Postby Cordelia » Wed Feb 14, 2018 3:06 pm

DrEvil » Wed Feb 14, 2018 5:02 pm wrote:We should definitely colonize Mars if we can. If we stick to Earth alone we're one giant space rock away from extinction, and that will happen sooner or later. And honestly, Mars isn't that pretty. Up close it looks more like a post-apocalyptic wasteland than anything else.

The Tesla is obviously a PR stunt, but it did serve a purpose. Musk's goal is to go to Mars, and he just launched a payload towards Mars to see if he could. The payload missed and will end up in the asteroid belt somewhere, and SpaceX probably learned a lot from that mistake. Something had to be the first payload, and sending some expensive science experiment on a launch with a 50% chance of going boom would be pretty stupid.

Also, conflating the Tesla with orbital litter around Earth is just stupid, because it's not orbiting Earth. That's like saying that the waste dump outside your town is bad for my town here on a different continent.

I really don't get this mindset of some people that we should just stick to Earth and not spread beyond it.
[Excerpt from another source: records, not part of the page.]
File: design/flow/run.sh
#!/bin/bash
# the make line also repeats each setting of config.mk as NAME=value (left out here)
make -C /OpenROAD-flow-scripts/flow DESIGN_CONFIG=/design/flow/config.mk WORK_HOME=/design/flow/orfs CLKGATE_MAP_FILE= finish
File: design/flow/constraint.sdc
create_clock -name core_clock -period 3.53 [get_ports {clk}]
set_input_delay 0.7060 -clock core_clock [delete_from_list [all_inputs] [get_ports {clk}]]
set_output_delay 0.7060 -clock core_clock [all_outputs]
set_load 0.01 [all_outputs]
File: design/flow/config.mk
export PLATFORM = sky130hd
export DESIGN_NAME = processor
export DESIGN_NICKNAME = processor
export VERILOG_FILES = /design/flow/design.v
export SDC_FILE = /design/flow/constraint.sdc
export NUM_CORES = 4
export LEC_CHECK = 0
export CAP_MARGIN = 20
export CORE_MARGIN = 2
export CORE_UTILIZATION = 50
export SETUP_SLACK_MARGIN = -0.27
export SLEW_MARGIN = 30
File: design/flow/design.v
`timescale 1ns/1ps
module processor(a,b,instruction,clk,rst,y);
    input [31:0] a,b;
    input [31:0] instruction;
    input clk, rst;
    wire [31:0] rs1, rs2;
    output [31:0] y;
    wire [31:0] rd;
    wire [4:0] rs1_address, rs2_address, rd_address;
    wire [6:0] opcode, p;
    wire [2:0] func;
    wire [3:0] cs;
    instruction_decoder id(instruction,opcode,clk,p,func,rs1_address,rs2_address,rd_address);
    register_bank rg(a,b,rs1_address,rs2_address,rd_address,rd,rs1,rs2,rst,clk);
    controller cn(p,func,cs);
    alu ar(rs1,rs2,cs,rd,y);
endmodule
`timescale 1ns/1ps
module instruction_decoder(instruction,opcode,clk,p,func,rs1_address,rs2_address,rd_address);
    input [31:0] instruction;
    input clk;
    output reg [6:0] opcode, p;
    output reg [2:0] func;
    output reg [4:0] rs1_address, rs2_address, rd_address;
    always@(instruction) begin
        opcode = instruction[6:0];
        p = instruction[31:25];
        func = instruction[14:12];
        rs1_address = instruction[19:15];
        rs2_address = instruction[24:20];
        rd_address = instruction[11:7];
    end
endmodule
`timescale 1ns/1ps
module register_bank (a,b,rs1_address,rs2_address,rd_address,rd,rs1,rs2,rst,clk);
    input [31:0] a,b,rd;
    input [4:0] rs1_address,rs2_address,rd_address;
    input rst,clk;
    output reg [31:0] rs1,rs2;
    always@(posedge clk) begin
        if(rst==0) begin
            rs1 <= (rs1_address==rs2_address) ? b : a;
            rs2 <= b;
        end
    end
endmodule
`timescale 1ns/1ps
module controller(p,func,cs);
    input [2:0] func;
    input [6:0] p;
    output reg [3:0] cs;
    always@(func,p) begin
        cs = {p[5],func};
    end
endmodule
`timescale 1ns/1ps
module alu(rs1,rs2,cs,rd,y);
    input [3:0] cs;
    output reg [31:0] y;
    input [31:0] rs1, rs2;
    output reg [31:0] rd;
    wire signed [31:0] sA = rs1;
    wire signed [31:0] sB = rs2;
    parameter
      ADD = 4'b0000,
      SUB = 4'b1000,
      SLL = 4'b0001,
      SLT = 4'b0010,
      SLTU = 4'b0011,
      XOR = 4'b0100,
      SRL = 4'b0101,
      SRA = 4'b1101,
      OR = 4'b0110,
      AND = 4'b0111;
    always@(cs,rs1,rs2) begin
    case(cs)
        ADD: begin
            rd = rs1+rs2;
            y=rd;
        end
        SUB: begin
            rd = rs1-rs2;
            y=rd;
        end
        SLL:begin
            rd = rs1 << rs2[4:0];
            y=rd;
        end
        SLT: begin
            rd = {31'd0,(sA < sB)};
            y=rd;
        end
        SLTU: begin
            rd = {31'd0,(rs1 < rs2)};
            y=rd;
        end
        XOR: begin
            rd = rs1 ^ rs2;
            y=rd;
        end
        SRL: begin
            rd = rs1 >> rs2[4:0];
            y=rd;
        end
        SRA: begin
            rd = sA >>> rs2[4:0];
            y=rd;
        end
        OR: begin
            rd = rs1 | rs2;
            y=rd;
        end
        AND: begin
            rd = rs1 & rs2;
            y=rd;
        end
        default: begin
            rd = 0; y=rd;
        end
    endcase
    end
endmodule
==> flow_metrics.env, run 1 <==
# yosys + openroad results
export IMPL_crit_path_cell_trace="buf_6 > ha_4 > inv_2 > fa_2 > nor2b_4 > o2111a_2 > o31ai_4 > o31a_1 > o31ai_4 > nor3_2 > o31a_1 > a211o_1 > a211o_1 > buf_2"
export IMPL_hold_depth=1
export IMPL_grt_use_total_pct=47.4
export IMPL_slew_viol_final=0
export IMPL_worstSetupEndpoint="y[28]"
export IMPL_leakage_nw=7.63
export IMPL_yosys_area_top_type_share_pct=17.5
export IMPL_avgSynthCellArea_sq_um=7.90
export IMPL_fill_cells=1325
export IMPL_pg_clk_uw=969
export IMPL_power_internal_mw=3.29
export IMPL_place_port_buffers=111
export IMPL_pwr_share_seq_pct=16.9
export IMPL_fin_crit_sh_pct=126
export IMPL_dp_hpwl_mm=41.8
export IMPL_p_sw_mw=2.68
export IMPL_grt_max_degree=65
export IMPL_ys_sh_aoi_pct=28.3
export IMPL_yosys_cells=1392
export IMPL_top_cell="nor2_1"
export IMPL_powerComb_mw=3.99
export IMPL_nNetsFinal=2130
export IMPL_critPathMaxFanout=3
export IMPL_first_iter_violations=2659
export IMPL_cpPeakStageDelay_ns=0.46
export IMPL_ios=130
export IMPL_drt_met1_wl_mm=21.5
export IMPL_cts_buffer_depth=2
export IMPL_syn_area_sq_um=11000
export IMPL_wl_per_cell_um=27.7
export IMPL_hold_violations=0
export IMPL_mux_share_pct=16.9
export IMPL_layout_setup_ws_ns=-0.900
export IMPL_edf_count=64
export IMPL_ant_nets=0
export IMPL_synth_async_reset_ratio_pct=0
export IMPL_synthTopCellsByCount="nor2_1 (189), a21oi_1 (145), ha_1 (98), inv_1 (91), o21ai_0 (86)"
export IMPL_cp_top_family="AND-OR/OR-AND gates"
export IMPL_grt_remaining_overflow=0
export IMPL_yosysUniqueCellTypes=88
export IMPL_power_density_nw_per_um2=337
export IMPL_met3WireLength_mm=9.41
export IMPL_ir_drop_v=0.000421
export IMPL_grt_antenna_before_repair=2
export IMPL_tightest_slew_ns=0.830
export IMPL_ys_top_cells_by_area="edfxtp_1 (17%), ha_1 (11%), mux4_2 (8.0%)"
export IMPL_drv_cap=0
export IMPL_comb_power_share_pct=66.8
export IMPL_cp_num_buf_inv=3
export IMPL_logic_area_sq_um=9630
export IMPL_fin_tns_setup_ns=-19.23
export IMPL_worstHoldStart="b[15]"
export IMPL_die_area_sq_um=23200
export IMPL_crit_arrival_ns=3.72
export IMPL_place_congestion=1.13
export IMPL_slew_headroom_pct=44.2
export IMPL_die_x_um=152
export IMPL_rsz0062_at_grt="yes"
export IMPL_postSynthCellCount=1392
export IMPL_coreArea_sq_um=21700
export IMPL_routed_wl_mm=61.6
export IMPL_failed_checks="negative setup slack"
export IMPL_tritoncts="built"
export IMPL_dr_pass1_iters=14
export IMPL_yosysWarnings=4
export IMPL_ys_ff=64
export IMPL_synth_cellmix_simpleShare_pct=17.2
export IMPL_rows=54
export IMPL_top_power_group="combinational cells"
export IMPL_cts_sinks=64
export IMPL_fp_dieH_um=152
export IMPL_dr_wl_met2_mm=26.0
export IMPL_register_area_sq_um=1920
export IMPL_fmax_ghz=0.226
export IMPL_synthToLayoutAreaGrowth_pct=61.0
export IMPL_warning_count=115
export IMPL_critPathSlowestCell="edfxtp_1"
export IMPL_hold_path_class="in2reg"
export IMPL_grt_pass1_vias=14700
export IMPL_cts_made_buffers=9
export IMPL_required_ns=2.82
export IMPL_syn_nets=1590
export IMPL_ff_type="edfxtp_1"
export IMPL_worstSetupStartpoint="rg.rs1[0]"
export IMPL_setup_viol=32
export IMPL_grt_pass1_wl_mm=85.2
export IMPL_root_buffer="clkbuf_16"
export IMPL_dp_slack_ns=-0.940
export IMPL_yosysChipArea_sq_um=11000
export IMPL_pg_seq_mw=1.01
export IMPL_status="finished with violations"
export IMPL_postSynthSeqShare_pct=17.5
export IMPL_fp_utilization_pct=50.7
export IMPL_cp_end_kind="primary output"
export IMPL_routed_top_layer="met5"
export IMPL_holdWs_ns=0.932
export IMPL_min_to="rg.rs2[15]"
export IMPL_path_depth=14
export IMPL_clk_pin_slew_worst_paths_ns=0.07
export IMPL_drc=0
export IMPL_pwr_share_clk_pct=16.2
export IMPL_critPathLaunchType="flip-flop"
export IMPL_vias_per_cell=6.90
export IMPL_finalCriticalPeriod_ns=4.43
export IMPL_largest_area_cell="edfxtp_1"
export IMPL_num_vias=15300
export IMPL_worstSetupPathType="reg2out"
export IMPL_p_sw_share_pct=44.8
export IMPL_adder_share_pct=11.5
export IMPL_htreeDepth=3
export IMPL_logic_family="AND-OR/OR-AND gates"
export IMPL_synth_xor_area_share_pct=1.27
## routing by layer
layer | global-route usage [%] | vias up
met5 | 0 | -
met4 | 24.8 | 2
met3 | 16.4 | 459
met2 | 71.8 | 1432
met1 | 59.8 | 7131
li1 | - | 6305
## per-stage QoR
step                      cells  util (%)  area (sq um)  total power, mW
after floorplan            1392         -         11100             2.57
final                      2220      81.7         17700             5.97
after global routing       2217      81.6         17700             6.10
after CTS                  2189      78.0         16900             5.42
after detailed placement   2133      71.5         15500             4.17
after global placement     2133      71.5         15500             4.11
## final cells by class
class / instances / share of cell area [%]
antenna: 3 / 0.0424
clock buffer: 9 / 1.27
clock inverter: 7 / 0.438
inverter: 98 / 2.19
multi-input combinational: 1132 / 54.4
sequential: 64 / 10.8
tap: 280 / 1.98
timing repair buffer: 627 / 28.9
## repair_timing
action	4_1_cts	5_1_grt
pin swaps	90	89
setup buffers	44	39
gates cloned	2	1
resized	311	158
hold buffers	0	0
endpoints found under the setup margin	32	32
==> run 2: changes to the inputs <==
Settings changed: ABC_AREA set to 1, CELL_PAD_IN_SITES_GLOBAL_PLACEMENT set to 1, CORE_ASPECT_RATIO set to 1.88, CORE_UTILIZATION 50 to 39, CTS_CLUSTER_DIAMETER set to 366, CTS_CLUSTER_SIZE set to 100, SETUP_SLACK_MARGIN -0.27 to -0.59, SLEW_MARGIN 30 to 5, TNS_END_PERCENT set to 25.
Clock period 3.53 ns to 7.0 ns, I/O delays scaled along.
==> run 2 against run 1 <==
The run now finishes clean; routed wire length grew 3.0%; global-route usage shrank 9.9 points; sequential power shrank about 50%; first-iteration DRC count shrank 46%; synthesized cell count grew 57%; cell count grew 19%; via count shrank 0.31%; worst setup slack gained 2.1 ns; sequential cell count is the same; non-clock buffer count shrank 496; combinational power shrank 67%; clock power shrank 53%; critical endpoint is now y[26]; largest power group unchanged.
==> flow_metrics.env, run 2 <==
# yosys + openroad results
export IMPL_status="timing/DRC/antenna clean"
export IMPL_clk_pin_slew_worst_paths_ns=0.06
export IMPL_cp_num_buf_inv=4
export IMPL_yosys_area_top_type_share_pct=22.4
export IMPL_mux_share_pct=2.98
export IMPL_place_port_buffers=111
export IMPL_edf_count=64
export IMPL_ios=130
export IMPL_critPathMaxFanout=25
export IMPL_pg_seq_uw=510
export IMPL_htreeDepth=3
export IMPL_pg_clk_uw=452
export IMPL_cp_top_family="buffers and inverters"
export IMPL_cts_made_buffers=9
export IMPL_critPathLaunchType="primary input"
export IMPL_grt_pass1_vias=14800
export IMPL_cpPeakStageDelay_ns=0.55
export IMPL_critPathSlowestCell="clkdlybuf4s50_1"
export IMPL_nNetsFinal=2435
export IMPL_hold_violations=0
export IMPL_fill_cells=3591
export IMPL_adder_share_pct=10.2
export IMPL_hold_path_class="in2reg"
export IMPL_top_cell="nand2_1"
export IMPL_min_to="rg.rs2[6]"
export IMPL_ant_nets=0
export IMPL_slew_headroom_pct=37.9
export IMPL_placed_cell_area_sq_um=13700
export IMPL_ys_sh_aoi_pct=10.6
export IMPL_drc=0
export IMPL_coreArea_sq_um=31400
export IMPL_dr_pass1_iters=8
export IMPL_vias_per_cell=5.76
export IMPL_post_cts_resized=0
export IMPL_required_ns=5.60
export IMPL_power_mw=2.27
export IMPL_tightest_slew_ns=0.932
export IMPL_postSynthCellCount=2187
export IMPL_synth_xor_area_share_pct=0.564
export IMPL_finalCriticalPeriod_ns=5.85
export IMPL_worstSetupPathType="in2out"
export IMPL_place_congestion=0.990
export IMPL_leakage_nw=7.15
export IMPL_stdcell_area_sq_um=14000
export IMPL_crit_arrival_ns=4.45
export IMPL_root_buffer="clkbuf_16"
export IMPL_rows=89
export IMPL_pwr_share_clk_pct=19.9
export IMPL_postCtsSetupRepairBufs=0
export IMPL_worstSetupEndpoint="y[26]"
export IMPL_powerComb_mw=1.30
export IMPL_finish_utilization_pct=44.5
export IMPL_cp_end_kind="primary output"
export IMPL_pwr_share_seq_pct=22.5
export IMPL_hold_buffers=0
export IMPL_wl_per_cell_um=23.9
export IMPL_path_common_cell="nand2_1"
export IMPL_fin_tns_setup_ns=0
export IMPL_fmax_ghz=0.171
export IMPL_setup_viol=0
export IMPL_crit_path_cell_trace="clkdlybuf4s50_1 > nor2_2 > inv_2 > nor2_2 > nand2_2 > inv_2 > nand2_1 > o21ai_1 > nand2_1 > nand2_1 > a21oi_1 > nand3_1 > clkdlybuf4s50_1"
export IMPL_fin_cells=2652
export IMPL_ys_top_cells_by_area="nand2_1 (22%), edfxtp_1 (15%), nand3_1 (15%)"
export IMPL_cts_buffer_depth=2
export IMPL_ys_ff=64
export IMPL_routed_wl_mm=63.5
export IMPL_synth_cellmix_simpleShare_pct=46.7
export IMPL_ff_type="edfxtp_1"
export IMPL_holdWs_ns=1.62
export IMPL_first_iter_violations=1423
export IMPL_power_density_nw_per_um2=162
export IMPL_yosys_cells=2187
export IMPL_layout_setup_ws_ns=1.15
export IMPL_tritoncts="built"
export IMPL_logic_family="simple AND/OR/NAND/NOR gates"
export IMPL_die_area_sq_um=33400
export IMPL_power_internal_mw=1.13
export IMPL_ir_drop_v=0.000139
export IMPL_fp_utilization_pct=39.5
export IMPL_yosysUniqueCellTypes=49
export IMPL_dp_cells=2635
export IMPL_p_sw_mw=1.13
export IMPL_worstHoldStart="b[6]"
export IMPL_syn_area_sq_um=12400
export IMPL_fp_dieH_um=249
export IMPL_hold_depth=1
export IMPL_syn_nets=2385
export IMPL_comb_power_share_pct=57.6
export IMPL_largest_area_cell="nand2_1"
export IMPL_die_x_um=134
export IMPL_dp_hpwl_mm=51.4
export IMPL_synthToLayoutAreaGrowth_pct=12.5
export IMPL_fin_crit_sh_pct=83.6
export IMPL_yosysWarnings=4
export IMPL_dp_slack_ns=1.25
export IMPL_rsz0062_at_grt="no"
export IMPL_cts_sinks=64
export IMPL_grt_max_degree=67
export IMPL_top_power_group="combinational cells"
export IMPL_postSynthSeqShare_pct=15.5
export IMPL_p_sw_share_pct=50.0
export IMPL_grt_use_total_pct=37.5
export IMPL_warning_count=112
export IMPL_worstSetupStartpoint="instruction[30]"
export IMPL_grt_antenna_before_repair=2
export IMPL_synth_async_reset_ratio_pct=0
export IMPL_num_vias=15300
export IMPL_grt_pass1_wl_mm=91.5
export IMPL_grt_remaining_overflow=0
export IMPL_path_depth=13
export IMPL_slew_viol_final=0
export IMPL_drv_cap=0
export IMPL_synthTopCellsByCount="nand2_1 (741), nand3_1 (369), inv_1 (296), nor2_1 (144), ha_1 (98)"
export IMPL_avgSynthCellArea_sq_um=5.68
export IMPL_yosysChipArea_sq_um=12400
## run 2: metal layers
layer / global-route usage, % / up-vias / wire length [um]
met5: 0 / - / 0
met2: 65.6 / 626 / 31600
met1: 39.4 / 7199 / 22000
li1: - / 7248 / -
met4: 29.5 / 0 / 5860
met3: 5.81 / 209 / 3990
## run 2: final cells by class
class,instances,area [sq um],area share (%)
clock inverter,5,48.8,0.349
timing repair buffer,131,1270,9.12
multi-input combinational,1724,8830,63.2
sequential,64,1920,13.8
antenna,2,5.00,0.0358
tap,409,512,3.66
inverter,307,1150,8.26
clock buffer,10,229,1.64
==> run 3: changes to the inputs <==
Settings changed: CAP_MARGIN 20 to 5, CELL_PAD_IN_SITES_DETAIL_PLACEMENT set to 1, CELL_PAD_IN_SITES_GLOBAL_PLACEMENT 1 to unset, CORE_ASPECT_RATIO 1.88 to 0.97, CORE_MARGIN 2 to 9, CORE_UTILIZATION 39 to 52, CTS_CLUSTER_DIAMETER 366 to 361, CTS_CLUSTER_SIZE 100 to 72, GPL_ROUTABILITY_DRIVEN set to 1, GPL_TIMING_DRIVEN set to 0, HOLD_SLACK_MARGIN set to 0.13, MAX_ROUTING_LAYER set to met4, MIN_ROUTING_LAYER set to met2, PLACE_DENSITY_LB_ADDON set to 0.27, SETUP_SLACK_MARGIN -0.59 to 2.05, SLEW_MARGIN 5 to 35.
Clock period 7.0 ns to 8.62 ns, I/O delays scaled along.
==> run 3 against run 2 <==
The flow now stops in global routing (5_1_grt); synthesized area did not move; die size fell by 11%; synthesized cell count did not move.
==> flow_metrics.env, run 3 <==
# implementation run metrics
export IMPL_rows=55
export IMPL_error_line="[ERROR GRT-0116] Global routing finished with congestion. Check the congestion regions in the DRC Viewer."
export IMPL_postSynthCellCount=2187
export IMPL_dp_cells=2612
export IMPL_synth_async_reset_ratio_pct=0
export IMPL_synth_xor_area_share_pct=0.564
export IMPL_yosysChipArea_sq_um=12400
export IMPL_yosysWarnings=4
export IMPL_synthTopCellsByCount="nand2_1 (741), nand3_1 (369), inv_1 (296), nor2_1 (144), ha_1 (98)"
export IMPL_syn_nets=2385
export IMPL_synth_cellmix_simpleShare_pct=46.7
export IMPL_largest_area_cell="nand2_1"
export IMPL_cts_buffer_depth=2
export IMPL_ff_type="edfxtp_1"
export IMPL_hold_buffers=0
export IMPL_die_area_sq_um=29800
export IMPL_mux_share_pct=2.98
export IMPL_place_congestion=1.66
export IMPL_cts_sinks=64
export IMPL_ys_top_cells_by_area="nand2_1 (22%), edfxtp_1 (15%), nand3_1 (15%)"
export IMPL_die_x_um=175
export IMPL_fp_utilization_pct=53.1
export IMPL_edf_count=64
export IMPL_ys_sh_aoi_pct=10.6
export IMPL_adder_share_pct=10.2
export IMPL_ys_ff=64
export IMPL_cts_made_buffers=9
export IMPL_place_port_buffers=111
export IMPL_postCtsSetupRepairBufs=0
export IMPL_yosysUniqueCellTypes=49
export IMPL_grt_remaining_overflow=1740
export IMPL_logic_family="simple AND/OR/NAND/NOR gates"
export IMPL_grt_use_total_pct=102
export IMPL_lastStage="global routing (5_1_grt)"
export IMPL_htreeDepth=3
export IMPL_dp_slack_ns=2.02
export IMPL_ios=130
export IMPL_avgSynthCellArea_sq_um=5.68
export IMPL_yosys_cells=2187
export IMPL_dp_hpwl_mm=62.1
export IMPL_fp_dieH_um=170
export IMPL_top_cell="nand2_1"
export IMPL_coreArea_sq_um=23400
export IMPL_post_cts_resized=1
export IMPL_root_buffer="clkbuf_16"
export IMPL_yosys_area_top_type_share_pct=22.4
export IMPL_status="did not finish"
export IMPL_postSynthSeqShare_pct=15.5
export IMPL_syn_area_sq_um=12400
run 3: stage by stage:
step / area, sq um / util (%)
2_1_floorplan: 12400 / -
3_3_place_gp: 13900 / 59.5
3_5_place_dp: 13900 / 59.6
4_1_cts: 14200 / 60.8
run 3: metal layers:
layer | GRT overflow | global-route usage (%)
met1 | - | -
met2 | 324 | 95.6
met3 | 1226 | 120
met4 | 190 | 87.0
met5 | - | -
==> run 4: changes to the inputs <==
Settings changed: ABC_AREA 1 to 0, CAP_MARGIN 5 to 20, CELL_PAD_IN_SITES_DETAIL_PLACEMENT 1 to unset, CELL_PAD_IN_SITES_GLOBAL_PLACEMENT set to 0, CORE_ASPECT_RATIO 0.97 to unset, CORE_MARGIN 9 to 2, CORE_UTILIZATION 52 to 71, CTS_CLUSTER_DIAMETER 361 to unset, CTS_CLUSTER_SIZE 72 to 11, GPL_ROUTABILITY_DRIVEN 1 to unset, GPL_TIMING_DRIVEN 0 to unset, HOLD_SLACK_MARGIN 0.13 to unset, MIN_ROUTING_LAYER met2 to met1, PLACE_DENSITY set to 0.72, PLACE_DENSITY_LB_ADDON 0.27 to unset, SETUP_SLACK_MARGIN 2.05 to 0.89, SLEW_MARGIN 35 to 20, TNS_END_PERCENT 25 to 50.
Clock period 8.62 ns to 3.79 ns, I/O delays scaled along.
==> run 4 against run 3 <==
The flow stops in detailed placement (3_5_place_dp); synthesized cell count down 36%; synthesized area down 11%; die size down 45%.
==> flow_metrics.env, run 4 <==
# implementation run metrics
export IMPL_largest_area_cell="edfxtp_1"
export IMPL_yosys_area_top_type_share_pct=17.5
export IMPL_coreArea_sq_um=15100
export IMPL_die_x_um=128
export IMPL_status="did not finish"
export IMPL_postSynthCellCount=1392
export IMPL_synthTopCellsByCount="nor2_1 (189), a21oi_1 (145), ha_1 (98), inv_1 (91), o21ai_0 (86)"
export IMPL_ff_type="edfxtp_1"
export IMPL_fp_utilization_pct=72.6
export IMPL_mux_share_pct=16.9
export IMPL_avgSynthCellArea_sq_um=7.90
export IMPL_syn_area_sq_um=11000
export IMPL_edf_count=64
export IMPL_error_line="[ERROR DPL-0033] detailed placement checks failed during check placement."
export IMPL_die_area_sq_um=16500
export IMPL_place_congestion=1.18
export IMPL_ios=130
export IMPL_syn_nets=1590
export IMPL_ys_top_cells_by_area="edfxtp_1 (17%), ha_1 (11%), mux4_2 (8.0%)"
export IMPL_logic_family="AND-OR/OR-AND gates"
export IMPL_synth_cellmix_simpleShare_pct=17.2
export IMPL_lastStage="detailed placement (3_5_place_dp)"
export IMPL_yosysChipArea_sq_um=11000
export IMPL_synth_async_reset_ratio_pct=0
export IMPL_ys_ff=64
export IMPL_yosysWarnings=4
export IMPL_place_port_buffers=111
export IMPL_adder_share_pct=11.5
export IMPL_synth_xor_area_share_pct=1.27
export IMPL_yosys_cells=1392
export IMPL_yosysUniqueCellTypes=88
export IMPL_fp_dieH_um=128
export IMPL_top_cell="nor2_1"
export IMPL_postSynthSeqShare_pct=17.5
export IMPL_ys_sh_aoi_pct=28.3
export IMPL_rows=45
[run 4: per-stage QoR]
step              hold slack [ns]  cells
global placement             1.33   1969
floorplan                   0.857   1392
==> run 5: changes to the inputs <==
Settings changed: ABC_AREA 0 to 1, CELL_PAD_IN_SITES_GLOBAL_PLACEMENT 0 to unset, CORE_UTILIZATION 71 to 61, CTS_CLUSTER_DIAMETER set to 202, CTS_CLUSTER_SIZE 11 to 95, MAX_ROUTING_LAYER met4 to unset, MIN_ROUTING_LAYER met1 to unset, PLACE_DENSITY 0.72 to 0.37, SETUP_SLACK_MARGIN 0.89 to unset, TNS_END_PERCENT 50 to 10.
Clock period 3.79 ns to 3.3 ns, I/O delays scaled along.
==> run 5 against run 4 <==
Now fails the layout checks on negative setup slack; synthesized area rose by 13%; die size rose by 30%; synthesized cell count rose by 57%.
It's so narrow-minded and lacking in imagination, not to mention that Earth is already struggling to sustain us. There are trillions of planets in the Milky Way. If we colonize a handful of those in the name of human survival and expansion then so what? It's a tiny drop in a very big ocean, and the ocean couldn't care less.


And that extinction would be bad, why? (Because 'human survival' deserves another chance after doing its best in turning the earth into a "post-apocalyptic wasteland"....."struggling to sustain us"?)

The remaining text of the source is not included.